GOOGLE AMASSES PERSONAL MEDICAL RECORDS

 

This should be a concern to all of us.  If you think what you are telling your doctor is personal and private, think again !!!  Nancy
THE WALL STREET JOURNAL

Google Amasses Personal Medical Records

Company teams up with one of the U.S.’s largest health systems in ‘Project Nightingale’

BY ROB COPELAND   November 12, 2019

Google is engaged with one of the U.S.’s largest health-care systems on a project to collect and crunch the detailed personal- health information of millions of people across 21 states.

The initiative, code-named “Project Nightingale,” appears to be the biggest effort yet by a Silicon Valley giant to gain a toehold in the health-care industry through the handling of patients’ medical data. Amazon. com Inc., Apple Inc. and Microsoft Corp. are also aggressively pushing into health care, though they haven’t yet struck deals of this scope.

Google began Project Nightingale in secret last year with St. Louis-based Ascension, a Catholic chain of 2,600 hospitals, doctors’ offices and other facilities, with the data sharing accelerating since summer, according to internal documents.

The data involved in the initiative encompasses lab results, doctor diagnoses and hospitalization records, among other categories, and amounts to a complete health history, including patient names and dates of birth.

Neither patients nor doctors have been notified. At least 150 Google employees already have access to much of the data on tens of millions of patients, according to a person familiar with the matter and

the documents.

In a news release issued after The Wall Street Journal reported on Project Nightingale on Monday, the companies said the initiative is compliant with federal health law and includes robust protections for patient data.

Some Ascension employees have raised questions about the way the data is being collected and shared, both from a technological and ethical perspective, according to the people familiar with the project. But privacy experts said it appeared to be permissible under federal law. That law, the Health Insurance Portability and Accountability Act of 1996, generally allows hospitals to share data with business partners without telling patients, as long as the information is used “only to help the covered entity carry out its health care functions.”

Google in this case is using the data in part to design new software, underpinned by advanced artificial intelligence and machine learning, that zeroes in on individual patients to suggest changes to their care. Staffers across Alphabet Inc., Google’s parent, have access to the patient information, internal documents show, including some employees of Google Brain, a research sci- ence division credited with some of the company’s biggest breakthroughs.

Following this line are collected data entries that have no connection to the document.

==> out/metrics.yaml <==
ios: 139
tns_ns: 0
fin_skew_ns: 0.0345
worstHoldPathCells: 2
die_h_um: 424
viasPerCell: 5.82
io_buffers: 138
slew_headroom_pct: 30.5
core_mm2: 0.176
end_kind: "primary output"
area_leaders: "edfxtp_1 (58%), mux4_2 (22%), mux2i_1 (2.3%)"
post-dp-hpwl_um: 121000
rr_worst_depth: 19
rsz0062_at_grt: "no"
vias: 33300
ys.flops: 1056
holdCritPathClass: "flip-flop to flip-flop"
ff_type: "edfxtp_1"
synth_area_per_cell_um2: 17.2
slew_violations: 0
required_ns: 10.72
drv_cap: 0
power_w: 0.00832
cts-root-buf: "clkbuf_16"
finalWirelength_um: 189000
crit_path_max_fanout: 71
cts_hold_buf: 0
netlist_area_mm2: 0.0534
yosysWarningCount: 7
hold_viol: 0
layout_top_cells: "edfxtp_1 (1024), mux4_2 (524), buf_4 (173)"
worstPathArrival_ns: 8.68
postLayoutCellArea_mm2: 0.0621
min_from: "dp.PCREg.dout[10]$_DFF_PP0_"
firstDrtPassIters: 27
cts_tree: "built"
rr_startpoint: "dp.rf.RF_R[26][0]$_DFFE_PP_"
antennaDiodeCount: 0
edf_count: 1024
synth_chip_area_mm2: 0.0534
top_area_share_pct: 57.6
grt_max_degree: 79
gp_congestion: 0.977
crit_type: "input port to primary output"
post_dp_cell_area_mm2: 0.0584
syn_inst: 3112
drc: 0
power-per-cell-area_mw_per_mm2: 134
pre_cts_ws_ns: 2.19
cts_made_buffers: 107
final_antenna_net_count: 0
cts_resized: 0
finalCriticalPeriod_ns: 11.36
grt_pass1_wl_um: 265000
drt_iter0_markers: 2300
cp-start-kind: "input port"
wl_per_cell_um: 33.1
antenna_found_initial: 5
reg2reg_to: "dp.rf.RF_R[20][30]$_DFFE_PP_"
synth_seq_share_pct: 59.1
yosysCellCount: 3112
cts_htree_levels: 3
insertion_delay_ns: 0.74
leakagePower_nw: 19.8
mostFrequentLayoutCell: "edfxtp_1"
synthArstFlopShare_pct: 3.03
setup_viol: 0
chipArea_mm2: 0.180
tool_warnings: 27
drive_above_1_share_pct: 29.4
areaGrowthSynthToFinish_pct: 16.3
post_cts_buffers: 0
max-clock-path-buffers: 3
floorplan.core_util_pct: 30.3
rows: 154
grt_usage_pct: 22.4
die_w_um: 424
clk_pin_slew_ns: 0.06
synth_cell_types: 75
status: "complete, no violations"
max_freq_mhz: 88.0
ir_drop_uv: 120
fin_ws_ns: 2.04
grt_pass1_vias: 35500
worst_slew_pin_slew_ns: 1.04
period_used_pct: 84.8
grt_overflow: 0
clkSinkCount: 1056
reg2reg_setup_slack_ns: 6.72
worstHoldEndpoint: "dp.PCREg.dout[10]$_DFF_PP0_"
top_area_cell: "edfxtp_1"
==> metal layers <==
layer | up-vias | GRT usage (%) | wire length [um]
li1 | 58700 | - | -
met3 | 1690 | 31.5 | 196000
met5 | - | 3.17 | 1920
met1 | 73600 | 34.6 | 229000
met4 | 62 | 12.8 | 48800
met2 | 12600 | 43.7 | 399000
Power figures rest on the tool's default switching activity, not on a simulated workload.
[config.mk]
export PLATFORM = sky130hd
export DESIGN_NAME = count
export DESIGN_NICKNAME = count
export VERILOG_FILES = /design/flow/design.v
export SDC_FILE = /design/flow/constraint.sdc
export NUM_CORES = 4
export LEC_CHECK = 1
export CORE_AREA = 10 10 243 243
export DIE_AREA = 0 0 253 253
[constraint.sdc]
current_design count

set clk_period 7.0
set clk_io_pct 0.2

create_clock -name clk0 -period $clk_period [get_ports {clk}]

set non_clock_inputs [all_inputs -no_clocks]
set_input_delay [expr $clk_period * $clk_io_pct] -clock clk0 $non_clock_inputs
set_output_delay [expr $clk_period * $clk_io_pct] -clock clk0 [all_outputs]
[design.v]
module count(
    done, result,
    clk, rst, start, data_set, object
);
    input clk;
    input rst;
    input start;
    input [511:0] data_set;
    input [31:0] object;
    output reg done;
    output reg[31:0] result;
    reg [31:0] cp1 = 9;
    reg [31:0] cp2 = 9;
    reg [31:0] cp3 = 9;
    reg [31:0] cp4 = 9;
    reg [31:0] cp5 = 9;
    reg [31:0] cp6 = 9;
    reg [31:0] cp7 = 9;
    reg [31:0] cp8 = 9;
    reg [31:0] cp9 = 9;
    reg [31:0] cp10 = 9;
    reg [31:0] cp11 = 9;
    reg [31:0] cp12 = 9;
    reg [31:0] cp13 = 9;
    reg [31:0] cp14 = 9;
    reg [31:0] cp15 = 9;
    reg [31:0] cp16 = 9;
    localparam [2:0]
     FSM_IDLE = 3'd0,
     FSM_COM = 3'd1,
     FSM_SUM = 3'd2,
     FSM_SUM2 = 3'd3,
     FSM_SUM3 = 3'd4,
     FSM_SUM4 = 3'd5,
     FSM_DONE = 3'd6;
    reg [2:0] fsm_cs,fsm_ns;
    always @ (posedge clk) begin
      if(rst) fsm_cs <= FSM_IDLE;
      else     fsm_cs <= fsm_ns; 
    end
    always @ (posedge clk) begin
        fsm_ns = fsm_cs;
        done = 1'b0;
        case(fsm_cs)
           FSM_IDLE: begin
               if(start) begin
               result = 32'd0;
               cp1 <= 32'd9;
               cp2 <= 32'd9;
               cp3 <= 32'd9;
               cp4 <= 32'd9;
               cp5 <= 32'd9;
               cp6 <= 32'd9;
               cp7 <= 32'd9;
               cp8 <= 32'd9;
               cp9 <= 32'd9;
               cp10 <= 32'd9;
               cp11 <= 32'd9;
               cp12 <= 32'd9;
               cp13 <= 32'd9;
               cp14 <= 32'd9;
               cp15 <= 32'd9;
               cp16 <= 32'd9;
               fsm_ns = FSM_COM;                  
               end
           end
           FSM_COM: begin
               cp1 <= (object == data_set[31:0]);
               cp2 <= (object == data_set[63:32]);
               cp3 <= (object == data_set[95:64]);
               cp4 <= (object == data_set[127:96]);
               cp5 <= (object == data_set[159:128]);
               cp6 <= (object == data_set[191:160]);
               cp7 <= (object == data_set[223:192]);
               cp8 <= (object == data_set[255:224]);
               cp9 <= (object == data_set[287:256]);
               cp10 <= (object == data_set[319:288]);
               cp11 <= (object == data_set[351:320]);
               cp12 <= (object == data_set[383:352]);
               cp13 <= (object == data_set[415:384]);
               cp14 <= (object == data_set[447:416]);
               cp15 <= (object == data_set[479:448]);
               cp16 <= (object == data_set[511:480]);
               fsm_ns = FSM_SUM;    
           end
           FSM_SUM: begin
               result <= cp1 + cp2 + cp3 + cp4 + cp5 + cp6 + cp7 + cp8 + cp9 + cp10 + cp11 + cp12 + cp13 + cp14 + cp15 + cp16;
               fsm_ns = FSM_DONE;
           end
           FSM_DONE: begin
               done = 1'b1;
               fsm_ns = FSM_IDLE;
            end            
        endcase
    end
endmodule
[run.sh]
#!/bin/bash
# OpenROAD 26Q1-2900-gdf79404cd8, Yosys 0.63+post, stock flow scripts
make -C /OpenROAD-flow-scripts/flow DESIGN_CONFIG=/design/flow/config.mk WORK_HOME=/design/flow/orfs finish
==> Implementation_results.wiki <==
=== Physical design figures ===
{| class="wikitable"
! Metric !! Value
|-
| Result of the run || finished, final reports clean
|-
| Cells taking the most area after synthesis || sky130_fd_sc_hd__xor2_1 (55%), sky130_fd_sc_hd__edfxtp_1 (9.1%), sky130_fd_sc_hd__nor4_1 (9.1%)
|-
| Detailed-route wire length per cell || 21.38 µm
|-
| Count of library flops with an enable pin || 25
|-
| Logic gate share of total power || 0.759
|-
| Tally of buffers added on design ports || 555
|-
| Final weighted congestion in routability-driven placement || 0.9692
|-
| Maximum frequency from static timing analysis || 211.9 MHz
|-
| Share of async-settable or async-resettable flops after synthesis || 0
|-
| TritonCTS buffer count || 5
|-
| Mean post-synth cell area || 8.979 µm²
|-
| Arrival time reported for the critical path endpoint || 4740 ps
|-
| Final worst path period need || 4720 ps
|-
| Worst min path class || reg -> reg
|-
| Final global-route overflow total || 0
|-
| Sequential cell fraction of total power || 0.139
|-
| Number of global-route vias before repair || 9065
|-
| Hold-fix buffer count after cts || 0
|-
| Pin slew with the least headroom to its limit || 891.1 ps
|-
| Cell chosen for the clock root || sky130_fd_sc_hd__clkbuf_16
|-
| Number of synthesized register bits || 32
|-
| Nature of the critical path startpoint || flop
|-
| Slowest cell on the critical path || sky130_fd_sc_hd__fa_1
|-
| Number of DRC markers after the initial detailed-route iteration || 304
|-
| Setup repair after global routing missed its margin || false
|-
| Net switching component of the power || 0.7556 mW
|-
| Total wire length after detailed routing || 45880 µm
|-
| First-pass GRT wire length || 63400 µm
|-
| Buffers from clock root to sink, at most || 2
|-
| Number of warning messages in the yosys log || 1
|-
| Post-detailed-route DRC marker count || 0
|-
| Proportion of synthesized chip area in sequential cells || 0.1081
|-
| Proportion of power drawn by the clock network || 0.102
|-
| Commonest cells post-synth || sky130_fd_sc_hd__xor2_1 (513), sky130_fd_sc_hd__nor4_1 (120), sky130_fd_sc_hd__buf_6 (38)
|-
| Final core area utilization || 0.2664
|-
| GR met1 Demand/Resource || 0.1817
|-
| Detailed Place HPWL || 41180 µm
|-
| Worst max-slew margin expressed relative to the limit || 0.4005
|-
| Number of maximum-capacitance violations || 0
|-
| Most popular library cell in the synthesized design by count || sky130_fd_sc_hd__xor2_1
|-
| Insertion Delay late pin || 270 ps
|-
| Post-CTS setup-driven buffer insertion count || 0
|-
| Post-Syn Area || 8243 µm²
|-
| Area occupied by multi-input gates || 6486 µm²
|-
| Horiz. Die Dim || 253 µm
|-
| Most instantiated flip-flop cell in the synthesis netlist || sky130_fd_sc_hd__edfxtp_1
|-
| Worst Setup Path Type || reg -> reg
|-
| Area of the core || 53810 µm²
|-
| IO Count || 580
|-
| Total Negative Setup Slacks || 0 ps
|-
| Share of the clock period used by the worst path after layout || 0.6743
|-
| Number of gates resized after cts || 0
|-
| Share of post-route cells with drive strength above 1 || 0.03586
|-
| Number of cells in Yosys stat || 918
|-
| Fill cells || 5690
|-
| GR met3 Demand/Resource || 0.02883
|-
| Storage element area || 890.9 µm²
|-
| Total via count in the routed design || 8177
|-
| Maximum vdd drop || 253.8 µV
|-
| Int Pwr || 1.149 mW
|-
| Synth cell types || 34
|-
| Sinks on Clock Net || 32
|-
| Tally of OpenROAD warnings || 33
|-
| Largest fanout on the critical path || 2
|-
| Remaining antenna violation count after routing || 0
|-
| Synthesis-to-layout area growth || 73.89%
|-
| Critical path data required time || 7020 ps
|-
| Iteration count of the initial detailed-routing pass || 4
|-
| TritonCTS clock tree || done
|-
| Clock-pin slew on the worst setup and hold paths || 50 ps
|-
| Synth Instances || 918
|-
| Power per cell area || 132.9 nW/µm²
|-
| Routed vias/inst || 3.810
|-
| Largest net degree at the start of global routing || 18
|-
| Number of antenna violations at the first check in global routing || 1
|-
| Delay of the slowest cell on the worst path || 560 ps
|-
| GR Util All Layers || 0.1387
|-
| Number of antenna cells inserted || 0
|-
| Global route hottest layer || met2
|-
| Number of H-tree levels || 2
|-
| Final count of negative-setup-slack endpoints || 0
|-
| Site row count || 85
|-
| Initial standard-cell utilization of the core || 0.1532
|-
| Number of hold-slack violations in the final timing report || 0
|-
| Type of element capturing the critical path || flop
|-
| Max-area cell share || 0.5451
|-
| Cell with the most instances on the worst path || sky130_fd_sc_hd__fa_1
|-
| Leakage power total || 5.584 nW
|-
| Dominant cell type by area after synthesis || sky130_fd_sc_hd__xor2_1
|-
| Fin Clk Skew || 7.715 ps
|-
| Critical path cell sequence || inv_1 -> fa_1 -> inv_1 -> ha_1 -> or2_2 -> fa_1 -> fa_1 -> inv_1 -> fa_1 -> inv_1 -> ha_1 -> ha_1 -> fa_1 -> a21oi_1 -> o21bai_1 -> a21oi_1 -> nor2_1
|-
| Worst slack on hold paths || 438.2 ps
|-
| Global-route track usage on met2 || 0.2379
|-
| Yosys stat area || 8243 µm²
|-
| Total die size || 64010 µm²
|-
| Chip height || 253 µm
|-
| Slew Viols, Final || 0
|-
| Net switching fraction of the power || 0.3968
|}
logic make-up after synthesis:
group           synth area share
xor+xnor                  0.5492
buf+inv                   0.1155
compound gates           0.01670
flops                     0.1081
other cells            0.0004549
mux                     0.002429
simple gates              0.1421
fa+ha+maj                0.06557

Google Cloud President Tariq Shaukat said the company’s goal for health care is centered on “ultimately improving outcomes, reducing costs, and saving lives.”

Eduardo Conrado, an executive vice president at Ascension, said: “As the health-care environment continues to rapidly evolve, we must transform to better meet the needs and expectations of those we serve as well as our own caregivers and health-care providers.”

Google has assigned dozens of engineers to Project Nightingale so far without charging for the work because it hopes to use the framework to sell similar products to other health systems. Its end goal is to create an omnibus search tool to aggregate disparate patient data and host it all in one place, documents show.

The project is being developed under Google’s cloud division, which trails rivals like Amazon and Microsoft in market share. Google Chief Executive Sundar Pichai has said repeatedly this year that finding new areas of growth for cloud is a priority.

Ascension aims in part to improve patient care. It also hopes to mine data to identify additional tests that could be necessary or other ways in which the system could generate more revenue from patients, documents show.

Google, like many of its Silicon Valley peers, has at times drawn criticism for not doing enough to protect user privacy. Its YouTube unit agreed in September to pay $170 million in fines and change its practices in response to complaints that it illegally collected data on children to sell ads. You-Tube neither admitted nor denied wrongdoing.

Last year, the Journal reported that Google opted not to disclose to users a flaw that exposed hundreds of thousands of birth dates, contact information and other personal data of subscribers in its now-defunct social-networking website Google Plus, in part because of fears that the incident could trigger regulatory scrutiny. Google said at the time it went beyond legal requirements in determining not to inform users.

Regulators are now scrutinizing the company on a number of fronts. Federal and state investigators over the summer made public separate antitrust inquiries into Google. The federal probe is examining whether Google’s existing trove of data amassed from its flagship search engine, home speakers, free email service and numerous other arms give the company an unfair advantage over competitors, people familiar with the matter said.

Google has said its products increase consumer choice and that it is committed to cooperating with the inquiries. This year, Mr. Pichai has touted new privacy protections for Google’s billions of users.

The company made public this month a $2.1 billion deal for wearable fitness maker Fitbit Inc., which makes watches and bracelets that track health information like a person’s heart rate. Politicians of both parties quickly criticized the deal; Rep. David Cicilline (D., R.I.), chairman of the House Antitrust Subcommittee, warned that the Fitbit deal would give Google “deep insights into Americans’ most sensitive information.”

The companies said they would be transparent about any Fitbit data they collect.